Task:
Using the records below, filter for lines that contain the string "length" and copy them out.

Dataset entries:
--- src/rtl/pscl_pkg.sv ---
package pscl_pkg;

    typedef enum logic {
        OWN_TIMER = 1'b0,
        OWN_WDOG  = 1'b1
    } owner_e;

    typedef enum logic {
        SRC_CYCLE = 1'b0,
        SRC_SLOW  = 1'b1
    } tsrc_e;

endpackage

--- src/rtl/pscl_prescaler.sv ---
module pscl_prescaler
    import pscl_pkg::*;
#(
    parameter int PSC_W = 8,
    parameter int RAT_W = 3
) (
    input  logic             clk,
    input  logic             rst_n,
    input  owner_e           owner,
    input  logic [RAT_W-1:0] ratio,
    input  logic             tmr_base_tick,
    input  logic             wdt_base_tick,
    input  logic             tmr_wr,
    input  logic             wdt_clr,
    input  logic             sleep_req,
    output logic             tmr_tick,
    output logic             wdt_tick
);

    typedef struct packed {
        logic [PSC_W-1:0] cnt;
        owner_e           owner;
    } psc_state_t;

    psc_state_t st_d, st_q;
    logic [PSC_W-1:0] mask;
    logic             in_tick;
    logic             clr;
    logic             div_tick;

    for (genvar i = 0; i < PSC_W; i++) begin : g_mask
        assign mask[i] = (int'(ratio) >= i);
    end

    always_comb begin
        st_d       = st_q;
        st_d.owner = owner;
        in_tick    = (owner == OWN_WDOG) ? wdt_base_tick : tmr_base_tick;
        clr        = tmr_wr
                   || (owner != st_q.owner)
                   || ((owner == OWN_WDOG) && (wdt_clr || sleep_req));
        div_tick   = in_tick && !clr && ((st_q.cnt & mask) == mask);
        if (clr) begin
            st_d.cnt = '0;
        end else if (in_tick) begin
            st_d.cnt = st_q.cnt + 1'b1;
        end
        tmr_tick = (owner == OWN_WDOG) ? tmr_base_tick : div_tick;
        wdt_tick = (owner == OWN_WDOG) ? div_tick : wdt_base_tick;
    end

    always_ff @(posedge clk) begin
        if (!rst_n) begin
            st_q <= '{cnt: '0, owner: OWN_TIMER};
        end else begin
            st_q <= st_d;
        end
    end

endmodule

--- src/rtl/pscl_timer.sv ---
module pscl_timer #(
    parameter int CNT_W = 8
) (
    input  logic             clk,
    input  logic             rst_n,
    input  logic             tick,
    input  logic             wr,
    input  logic [CNT_W-1:0] wr_data,
    input  logic             ovf_clr,
    output logic [CNT_W-1:0] count,
    output logic             ovf
);

    typedef struct packed {
        logic [CNT_W-1:0] cnt;
        logic             ovf;
    } tmr_state_t;

    tmr_state_t st_d, st_q;
    logic       wrap;

    always_comb begin
        st_d = st_q;
        wrap = 1'b0;
        if (wr) begin
            st_d.cnt = wr_data;
        end else if (tick) begin
            wrap     = (st_q.cnt == {CNT_W{1'b1}});
            st_d.cnt = st_q.cnt + 1'b1;
        end
        st_d.ovf = wrap || (st_q.ovf && !ovf_clr);
    end

    always_ff @(posedge clk) begin
        if (!rst_n) begin
            st_q <= '0;
        end else begin
            st_q <= st_d;
        end
    end

    assign count = st_q.cnt;
    assign ovf   = st_q.ovf;

endmodule

--- src/rtl/pscl_watchdog.sv ---
module pscl_watchdog #(
    parameter int WDT_W = 8
) (
    input  logic clk,
    input  logic rst_n,
    input  logic tick,
    input  logic clr,
    output logic timeout
);

    typedef struct packed {
        logic [WDT_W-1:0] cnt;
        logic             to;
    } wdt_state_t;

    wdt_state_t st_d, st_q;

    always_comb begin
        st_d    = st_q;
        st_d.to = 1'b0;
        if (clr) begin
            st_d.cnt = '0;
        end else if (tick) begin
            st_d.to  = (st_q.cnt == {WDT_W{1'b1}});
            st_d.cnt = st_q.cnt + 1'b1;
        end
    end

    always_ff @(posedge clk) begin
        if (!rst_n) begin
            st_q <= '0;
        end else begin
            st_q <= st_d;
        end
    end

    assign timeout = st_q.to;

endmodule

--- src/rtl/pscl_timer_wdt.sv ---
module pscl_timer_wdt
    import pscl_pkg::*;
#(
    parameter int CNT_W = 8,
    parameter int WDT_W = 8,
    parameter int PSC_W = 8,
    parameter int RAT_W = 3
) (
    input  logic             clk,
    input  logic             rst_n,
    input  logic             slow_tick,
    input  logic             cfg_owner,
    input  logic             cfg_src,
    input  logic [RAT_W-1:0] cfg_ratio,
    input  logic             tmr_wr,
    input  logic [CNT_W-1:0] tmr_wr_data,
    input  logic             ovf_clr,
    input  logic             wdt_clr,
    input  logic             sleep_req,
    output logic [CNT_W-1:0] tmr_count,
    output logic             tmr_ovf,
    output logic             wdt_timeout
);

    typedef struct packed {
        logic phase;
    } top_state_t;

    top_state_t st_d, st_q;
    logic       cyc_tick;
    logic       tmr_base;
    logic       tmr_tick;
    logic       wdt_tick;
    owner_e     owner;
    tsrc_e      src;

    always_comb begin
        st_d.phase = !st_q.phase;
        cyc_tick   = st_q.phase;
        owner      = owner_e'(cfg_owner);
        src        = tsrc_e'(cfg_src);
        tmr_base   = (src == SRC_SLOW) ? slow_tick : cyc_tick;
    end

    always_ff @(posedge clk) begin
        if (!rst_n) begin
            st_q <= '0;
        end else begin
            st_q <= st_d;
        end
    end

    pscl_prescaler #(.PSC_W(PSC_W), .RAT_W(RAT_W)) psc_i (
        .clk           (clk),
        .rst_n         (rst_n),
        .owner         (owner),
        .ratio         (cfg_ratio),
        .tmr_base_tick (tmr_base),
        .wdt_base_tick (cyc_tick),
        .tmr_wr        (tmr_wr),
        .wdt_clr       (wdt_clr),
        .sleep_req     (sleep_req),
        .tmr_tick      (tmr_tick),
        .wdt_tick      (wdt_tick)
    );

    pscl_timer #(.CNT_W(CNT_W)) tmr_i (
        .clk     (clk),
        .rst_n   (rst_n),
        .tick    (tmr_tick),
        .wr      (tmr_wr),
        .wr_data (tmr_wr_data),
        .ovf_clr (ovf_clr),
        .count   (tmr_count),
        .ovf     (tmr_ovf)
    );

    pscl_watchdog #(.WDT_W(WDT_W)) wdt_i (
        .clk     (clk),
        .rst_n   (rst_n),
        .tick    (wdt_tick),
        .clr     (wdt_clr),
        .timeout (wdt_timeout)
    );

endmodule

--- config.mk ---
export PLATFORM = sky130hd
export DESIGN_NAME = pscl_timer_wdt
export DESIGN_NICKNAME = d
export VERILOG_FILES = /design/src/rtl/pscl_pkg.sv /design/src/rtl/pscl_prescaler.sv /design/src/rtl/pscl_timer.sv /design/src/rtl/pscl_watchdog.sv /design/src/rtl/pscl_timer_wdt.sv
export SDC_FILE = /design/constraint.sdc
export NUM_CORES = 1
export LEC_CHECK = 0
export ABC_CLOCK_PERIOD_IN_PS = 3900
export BUFFER_PORTS_ARGS = -buffer_cell sky130_fd_sc_hd__buf_2
export CAP_MARGIN = 20
export CORE_ASPECT_RATIO = 0.6
export CORE_UTILIZATION = 40
export CTS_BUF_LIST = sky130_fd_sc_hd__clkbuf_4 sky130_fd_sc_hd__clkbuf_8 sky130_fd_sc_hd__clkbuf_16
export DETAILED_ROUTE_END_ITERATION = 6
export GPL_ROUTABILITY_DRIVEN = 0
export GPL_TIMING_DRIVEN = 1
export PLACE_DENSITY = 0.58
export RECOVER_POWER = 25
export SYNTH_ARGS = -nofsm -noshare
export SYNTH_HDL_FRONTEND = slang
export SYNTH_HIERARCHICAL = 1
export SYNTH_SLANG_ARGS = --single-unit
--- constraint.sdc ---
create_clock -name clk -period 3.9 [get_ports clk]
set_clock_uncertainty 0.2 [all_clocks]
set_input_delay 0.78 -clock clk [delete_from_list [all_inputs] [get_ports clk]]
set_output_delay 0.78 -clock clk [all_outputs]
set_load 0.02 [all_outputs]
After elaboration in Yosys (flattened, before gate mapping)
Cells that the tools add are included.
{"block": "classes", "bitwise_logic": 3, "eq_ne": 4, "add_sub_neg": 3, "mux": 8, "order_cmp": 7, "reduce_logical": 15}
{"cell": "$add 8x1->8 const B", "count": 3}
{"cell": "$eq 8x8->1 const B", "count": 2}
{"cell": "$mux 8", "count": 2}
{"cell": "$ge 3x3->1 const B", "count": 4}
{"cell": "$and 8x8->8", "count": 1}
{"cell": "$eq 8x8->1", "count": 1}
{"cell": "$ge 3x2->1 const B", "count": 2}
{"cell": "$mux 1", "count": 6}
{"cell": "$logic_and 1x1->1", "count": 4}
{"cell": "$logic_or 1x1->1", "count": 4}
{"cell": "$reduce_or 2->1", "count": 2}
{"cell": "$ge 3x1->1 const B", "count": 1}
{"cell": "$logic_not 1->1", "count": 3}
{"cell": "$reduce_or 3->1", "count": 1}
{"cell": "$not 1->1", "count": 2}
{"cell": "$reduce_bool 2->1", "count": 1}
{"cell": "$ne 1x1->1", "count": 1}
{"block": "totals", "input_bits": 20, "reg_bits": 28, "out_inout_bits": 10, "word_cells": 47}

Depth between registers and ports, before layout
Gate-level depths: netlist of run 1.
{"block": "logic_depth", "ltp_word": 10, "mapped_depth": 9, "mapped_depth_nobuf": 8}

By module
Netlist of run 1, hierarchy kept.
{"module": "pscl_prescaler", "n_inst": 1, "area_per_inst_um2": 528.0, "seq_area_each_um2": 180.2, "cells_each": 60}
{"module": "pscl_timer", "n_inst": 1, "area_per_inst_um2": 499.2, "seq_area_each_um2": 180.2, "cells_each": 59}
{"module": "pscl_watchdog", "n_inst": 1, "area_per_inst_um2": 390.4, "seq_area_each_um2": 180.2, "cells_each": 42}
{"module": "pscl_timer_wdt", "n_inst": 1, "area_per_inst_um2": 41.3, "seq_area_each_um2": 20.0, "cells_each": 3}

Least setup slack after synthesis of run 1
OpenSTA, ideal clock, no wires.
{"block": "synth_path", "path_type": "input to register", "start": "input cfg_src", "end": "register tmr_i.st_q (netlist bit tmr_i/count[7])", "setup_time_ns": 0.062, "stages": 9, "path_buffers": 1, "t_arrival_ns": 2.559, "slack_ns": 1.078, "required_ns": 3.638, "path_cell_list": "mux2_4 -> mux2_4 -> o211ai_2 -> a311o_1 -> o31ai_2 -> buf_4 -> nand3b_2 -> or4_1 -> nand3_1"}
{"block": "synth_between", "elab_chain_len": 6}
{"item": "start: declaration", "line": "pscl_timer_wdt.sv:13", "source": "input logic cfg_src,"}
{"item": "$mux 1 (*)", "line": "pscl_timer_wdt.sv:42", "source": "tmr_base = (src == SRC_SLOW) ? slow_tick : cyc_tick;"}
{"item": "$mux 1", "line": "pscl_prescaler.sv:38", "source": "in_tick = (owner == OWN_WDOG) ? wdt_base_tick : tmr_base_tick;"}
{"item": "$logic_and 1x1->1 (2 in a row)", "line": "pscl_prescaler.sv:42", "source": "div_tick = in_tick && !clr && ((st_q.cnt & mask) == mask);"}
{"item": "$mux 1 (*)", "line": "pscl_prescaler.sv:48", "source": "tmr_tick = (owner == OWN_WDOG) ? tmr_base_tick : div_tick;"}
{"item": "via tmr_tick", "line": "pscl_timer_wdt.sv:32", "source": "logic tmr_tick;"}
{"item": "$reduce_bool 2->1 (no line) (*)"}
{"item": "end signal: assignment", "line": "pscl_timer.sv:38", "source": "st_q <= st_d;"}
{"item": "end: declaration", "line": "pscl_timer.sv:19", "source": "tmr_state_t st_d, st_q;"}
The timed path passes the listed nets; every way through them passes the cells marked *.
A chain may end at the register's enable or synchronous reset.

Final worst setup path of run 1
{"block": "layout_path", "start": "input cfg_owner", "end": "register tmr_i.st_q (netlist bit tmr_i/count[7])"}
{"block": "layout_between", "elab_chain_len": 8, "word_cells_on_any_way": 10, "classes_between": "1 x eq/ne; 2 x mux; 7 x reduce/logical"}
{"item": "start: declaration", "line": "pscl_timer_wdt.sv:12", "source": "input logic cfg_owner,"}
{"item": "$ne 1x1->1", "line": "pscl_prescaler.sv:40", "source": "|| (owner != st_q.owner)"}
{"item": "$logic_or 1x1->1", "line": "pscl_prescaler.sv:40"}
{"item": "$logic_or 1x1->1", "line": "pscl_prescaler.sv:41", "source": "|| ((owner == OWN_WDOG) && (wdt_clr || sleep_req));"}
{"item": "$logic_not 1->1", "line": "pscl_prescaler.sv:42"}
{"item": "$logic_and 1x1->1 (2 in a row)", "line": "pscl_prescaler.sv:42"}
{"item": "$mux 1 (*)", "line": "pscl_prescaler.sv:48"}
{"item": "via tmr_tick", "line": "pscl_timer_wdt.sv:32"}
{"item": "$reduce_bool 2->1 (no line) (*)"}
Marked as above.

==> results by group, run 1 <==
Floorplanning
  – Die W: 79.97 microns
  – Core Area: 3363 sq um
  – I/O pin count: 30
  – Rows: 16
  – Die ar.: 3901 sq um
  – Initial core utilization: 0.4338
  – Die Ht: 48.78 microns

Synth
  – Dominant cells by area after synthesis: dfxtp_1, xor2_1, o21ai_0, nor2_1, nand4_1
  – Syn Inst Count: 164
  – Unique cell type count in the Yosys netlist: 44
  – Number of enable flip-flop cells after synthesis: 0
  – Yosys reg bits: 28
  – Leading area contributor after synthesis: dfxtp_1
  – Synth Warn #: 6
  – Top_reg_cell synth: dfxtp_1
  – Synthesized net count: 187
  – Asr flop ratio synth: 0
  – Syn avg cell area: 8.896 sq um
  – Mapped Area: 1459 sq um
  – Top-area cell type share of the netlist area: 0.3842
  – Seq/Total Area, Yosys: 0.3842

Worst setup path
  – Crit path required time: 3.93 ns
  – WP buf/inv: 2
  – CP max stage cell: or4_1
  – R2R setup slack: 1.39 ns
  – CP Max Fanout: 9
  – Crit. End Element: register
  – Largest stage delay, worst path: 0.51 ns
  – RR Startpoint: cyc_tick
  – CP Launch Type: input pin
  – Worst Path Arrival: 2.89 ns
  – Top Family by Delay on Critical Path: simple AND/OR/NAND/NOR gates
  – R2r worst-path depth: 9
  – Worst r2r dst: tmr_i/count[7]
  – Critical setup path kind: in -> reg
  – Crit path cell chain: clkbuf_1 > mux2_4 > o211ai_2 > a311o_1 > o31ai_2 > buf_4 > nand3b_2 > or4_1 > nand3_1

GRT
  – Largest net degree at the start of global routing: 17
  – Overflow after GRT: 0
  – First-pass GRT wire length: 5.099 mm
  – Vias in the first global route: 1161
  – Initial antenna violation count: 0
  – Global Route Usage Sum: 0.1677

Layout
  – Share of layout cells above drive strength 1: 0.1969
  – Nets@finish: 217
  – Post-Layout Cell Count: 238
  – Most common cell after layout, fill and taps aside: dfxtp_1
  – Area Overhead vs Synth: 16.64%
  – Most frequent cells in the layout: dfxtp_1, buf_2, o21ai_0, nor2_1, xor2_1
  – FILL cells: 326
  – N_diodes: 0

Timing
  – RSZ-0062 raised after global routing: false
  – Tmin final: 2.860 ns
  – Setup TNS: 0 ns
  – Worst hold margin: 0.2699 ns
  – Slew HR: 0.5977
  – Slew Viols, Final: 0
  – Fmax: 349.7 MHz
  – Final hold violations: 0
  – Period utilisation layout: 0.7332
  – Setup-failing EPs final: 0
  – Worst-Margin Slew: 0.6035 ns

Clock tree
  – Num CTS Buffers: 3
  – H-tree Lvls: 1
  – Setup Fix Bufs, Post-CTS: 0
  – Post_cts resized: 0
  – Clk buf depth: 2
  – CTS tree: yes
  – Clock Latency Late Sink: 0.28 ns
  – CTS clock-pin slew for the worst setup and hold paths: 0.10 ns
  – CTS sink count: 28
  – Root Buffer: clkbuf_8
  – Post-CTS Hold Buffers: 0

Place
  – DP HPWL: 2.252 mm
  – Input/output buffers: 29
  – Placed Cells: 234

Power
  – Power per cell area: 351.7 nW/um^2
  – PnR Total Power: 0.5984 mW
  – LEAKAGE: 0.6685 nW
  – VDD IR max: 0.0001875 V

Flow run
  – Number of max-cap violations: 0

Drt
  – Via density: 5.277
  – Final WL: 3.018 mm
  – DR iter-0 viols: 37
  – Wire length per cell: 12.68 microns
  – Post-route DRC: 0
  – Final ANT Viol Nets: 0
  – Drt first pass iters: 4
  – Vias: 1256

Min path
  – Start point of the worst hold path: cyc_tick
  – Hold path endpoint: cyc_tick
  – Hold path depth: 1
  – Min-delay worst type: reg -> reg

Run status
  – Outcome: finished clean
state kept, by name, summed over array words and instances, names as in the netlist:
name / cells
tmr_i/ovf: 1
cyc_tick: 1
psc_i/st_q: 9
wdt_i/timeout: 1
wdt_i/st_q: 8
tmr_i/count: 8
cell families (layout without fill, tap and decap cells):
| kind of cell | Yosys count | count (layout) | synth area share |
|---|---|---|---|
| AO/OA/AOI/OAI | 31 | 31 | 0.1364 |
| XOR/XNOR | 15 | 15 | 0.09005 |
| adder cells (fa/ha/maj) | 3 | 3 | 0.02573 |
| buffers and inverters | 10 | 39 | 0.03601 |
| flip-flops | 28 | 28 | 0.3842 |
| multiplexers | 5 | 5 | 0.04117 |
| AND/OR/NAND/NOR | 72 | 72 | 0.2865 |
through the flow:
| stage | cell area (sq um) | setup slack (ns) | util |
|---|---|---|---|
| 3_5_place_dp | 1638 | 0.8368 | 0.4870 |
| 4_1_cts | 1709 | 1.142 | 0.5082 |
| 2_1_floorplan | 1459 | 1.078 | - |
| 6_report | 1702 | 1.040 | 0.5060 |
| 3_3_place_gp | 1638 | 0.8992 | 0.4870 |
| 5_1_grt | 1702 | 0.9271 | 0.5060 |
metal layers:
layer  wire [microns]  GRT usage  vias up
li1                 -          -      642
met1             1545     0.2341      593
met2             1368     0.2550       21
met3              104    0.04673        0
met4                0    0.04167        0
met5                0          0        -
power by group:
group / total [mW] / switching (mW) / internal (mW)
combinational: 0.0674 / 0.0375 / 0.0298
sequential: 0.304 / 0.0104 / 0.293
clock: 0.227 / 0.0897 / 0.137
total: 0.598 / 0.138 / 0.461
cell type report:
cell class	count	area, sq um	share of cell area
flip-flops and latches	28	560.5	0.3294
clock inverters	1	30.03	0.01765
well taps	45	56.30	0.03309
multi-input cells	126	845.8	0.4971
inverters	4	15.01	0.008824
clock buffers	3	41.29	0.02426
repair buffers	31	152.6	0.08971
synthesized netlist by cell type (3+ instances only):
| cell | count |
|---|---|
| nor2_1 | 14 |
| nand2b_1 | 3 |
| nor2b_1 | 4 |
| nand4_1 | 8 |
| xor2_1 | 11 |
| o21ai_0 | 14 |
| mux2i_1 | 3 |
| a21oi_1 | 6 |
| ha_1 | 3 |
| or3_1 | 5 |
| and2_1 | 5 |
| inv_1 | 4 |
| nand2_1 | 10 |
| dfxtp_1 | 28 |
| xnor2_1 | 4 |
| nand3_1 | 9 |
how the worst max path moves through the flow:
stage	startpoint	end	slack [ns]	cells after the start
after CTS	cfg_src	tmr_i/count[7]	1.14	10
after global routing	cfg_owner	tmr_i/count[6]	0.93	9
final	cfg_owner	tmr_i/count[7]	1.04	9
after global placement	cfg_src	tmr_i/count[7]	0.90	10
after floorplan	cfg_src	tmr_i/count[7]	1.08	9
after detailed placement	cfg_src	tmr_i/count[6]	0.84	10
Note: power is estimated with default switching activity, not from simulation.
==> run 2, diff against run 1 <==
- ABC_CLOCK_PERIOD_IN_PS: 3900 -> 2300
- PLACE_DENSITY: 0.58 -> 0.61
- clock period: 3.9 -> 2.3 ns (I/O delays scaled with it)
==> run 2 against run 1 <==
Net effect:
- via count rose by 5.7%
- clock-buffer cell count did not move
- power rose by 73%
- die area did not move
- first-iteration DRC count rose by 130%
- cell area rose by 6.7%
- sequential power rose by 69%
- register-to-register slack got worse by 1.3 ns
- flip-flop and latch count did not move
- routed wire length rose by 6.3%
- clock power rose by 71%
- non-clock buffer count rose by 11
- critical endpoint unchanged
- largest power group unchanged
- highest routed layer is now met4
==> results by group, run 2 (synthesized netlist as in run 1, its figures left out) <==
Min path
  – Min-delay worst type: reg -> reg (unchanged)

Layout
  – FILL cells: 335 (was 326)
  – Area Overhead vs Synth: 24.44% (was 16.64%)
  – Design Area, Final: 1815 sq um (was 1702 sq um)
  – Sequential cell area: 563.0 sq um (was 560.5 sq um)
  – Most frequent cells in the layout: dfxtp_1, buf_2, nor2_1 (was dfxtp_1, buf_2, o21ai_0, nor2_1, xor2_1)
  – Max reg flops: 9 (unchanged)
  – N_diodes: 0 (unchanged)
  – Largest Register: psc_i/st_q (unchanged)
  – Most common cell after layout, fill and taps aside: dfxtp_1 (unchanged)
  – Nets@finish: 228 (was 217)
  – Multi-input gate area: 873.3 sq um (was 845.8 sq um)
  – Share of layout cells above drive strength 1: 0.2794 (was 0.1969)
  – Post-Layout Cell Count: 249 (was 238)

Worst setup path
  – Critical setup path kind: reg -> reg (was in -> reg)
  – Worst Path Arrival: 2.27 ns (was 2.89 ns)
  – Crit path required time: 2.33 ns (was 3.93 ns)
  – Top cell by count, worst path: mux2_4
  – Largest stage delay, worst path: 0.42 ns (was 0.51 ns)
  – CP Max Fanout: 8 (was 9)
  – CP Launch Type: register (was input pin)
  – Crit. End Element: register (unchanged)
  – Crit path cell chain: mux2_4 > mux2_4 > o211ai_2 > a311o_1 > o31ai_2 > buf_4 > nand3b_2 > or4_4 > nand3_2 (was clkbuf_1 > mux2_4 > o211ai_2 > a311o_1 > o31ai_2 > buf_4 > nand3b_2 > or4_1 > nand3_1)
  – CP max stage cell: or4_4 (was or4_1)

Clock tree
  – CTS tree: yes (unchanged)
  – Setup Fix Bufs, Post-CTS: 0 (unchanged)
  – Num CTS Buffers: 3 (unchanged)
  – Clk buf depth: 2 (unchanged)
  – Clock Latency Late Sink: 0.28 ns (about the same)
  – Root Buffer: clkbuf_8 (unchanged)
  – H-tree Lvls: 1 (unchanged)
  – CTS clock-pin slew for the worst setup and hold paths: 0.10 ns (about the same)
  – CTS sink count: 28 (unchanged)

Floorplanning
  – Rows: 16 (unchanged)
  – I/O pin count: 30 (unchanged)
  – Die ar.: 3901 sq um (unchanged)
  – Initial core utilization: 0.4338 (unchanged)
  – Die W: 79.97 microns (unchanged)
  – Die Ht: 48.78 microns (unchanged)
  – Core Area: 3363 sq um (unchanged)

GRT
  – Vias in the first global route: 1253 (was 1161)
  – Global Route Usage Sum: 0.1745 (was 0.1677)
  – First-pass GRT wire length: 5.416 mm (was 5.099 mm)
  – Overflow after GRT: 0 (unchanged)
  – Largest net degree at the start of global routing: 17 (unchanged)
  – Initial antenna violation count: 0 (unchanged)

Power
  – PnR Total Power: 1.037 mW (was 0.5984 mW)
  – Power per cell area: 571.2 nW/um^2 (was 351.7 nW/um^2)
  – LEAKAGE: 0.7460 nW (was 0.6685 nW)
  – VDD IR max: 0.0002441 V (was 0.0001875 V)

Timing
  – Slew Viols, Final: 0 (unchanged)
  – RSZ-0062 raised after global routing: true (was false)
  – Worst hold margin: 0.2134 ns (was 0.2699 ns)
  – Worst-Margin Slew: 0.3042 ns (was 0.6035 ns)
  – Period utilisation layout: 0.9751
  – Slew HR: 0.7972 (was 0.5977)
  – Final hold violations: 0 (unchanged)
  – Setup-failing EPs final: 0 (unchanged)
  – Final WS setup: 0.05728 ns (was 1.040 ns)
  – Fmax: 445.9 MHz
  – Tmin final: 2.243 ns

Place
  – Placed cell areas: 1739 sq um (was 1638 sq um)
  – Placed Cells: 245 (was 234)
  – Input/output buffers: 29 (unchanged)
  – Pre-CTS setup slack: -0.2555 ns (was 0.8368 ns)
  – DP HPWL: 2.402 mm (was 2.252 mm)

Drt
  – Final ANT Viol Nets: 0 (unchanged)
  – DR iter-0 viols: 84 (was 37)
  – Wire length per cell: 12.88 microns (was 12.68 microns)
  – Final WL: 3.208 mm (was 3.018 mm)
  – Vias: 1327 (was 1256)
  – Post-route DRC: 0 (unchanged)
  – Via density: 5.329 (was 5.277)
  – Drt first pass iters: 4 (unchanged)

Run status
  – Outcome: finished clean (unchanged)

Flow run
  – Number of max-cap violations: 0 (unchanged)
[run 2: cell types whose count changed in the layout (fill, tap and decap cells not counted), moves of 2 or more]
cell / delta
buf_4: +11
dfxtp_1: -2
dfxtp_2: +2
nand3_1: -2
nand3_2: +2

Result of the exercise:
  – First-pass GRT wire length: 5.099 mm
  – Wire length per cell: 12.68 microns
- routed wire length rose by 6.3%
  – First-pass GRT wire length: 5.416 mm (was 5.099 mm)
  – Wire length per cell: 12.88 microns (was 12.68 microns)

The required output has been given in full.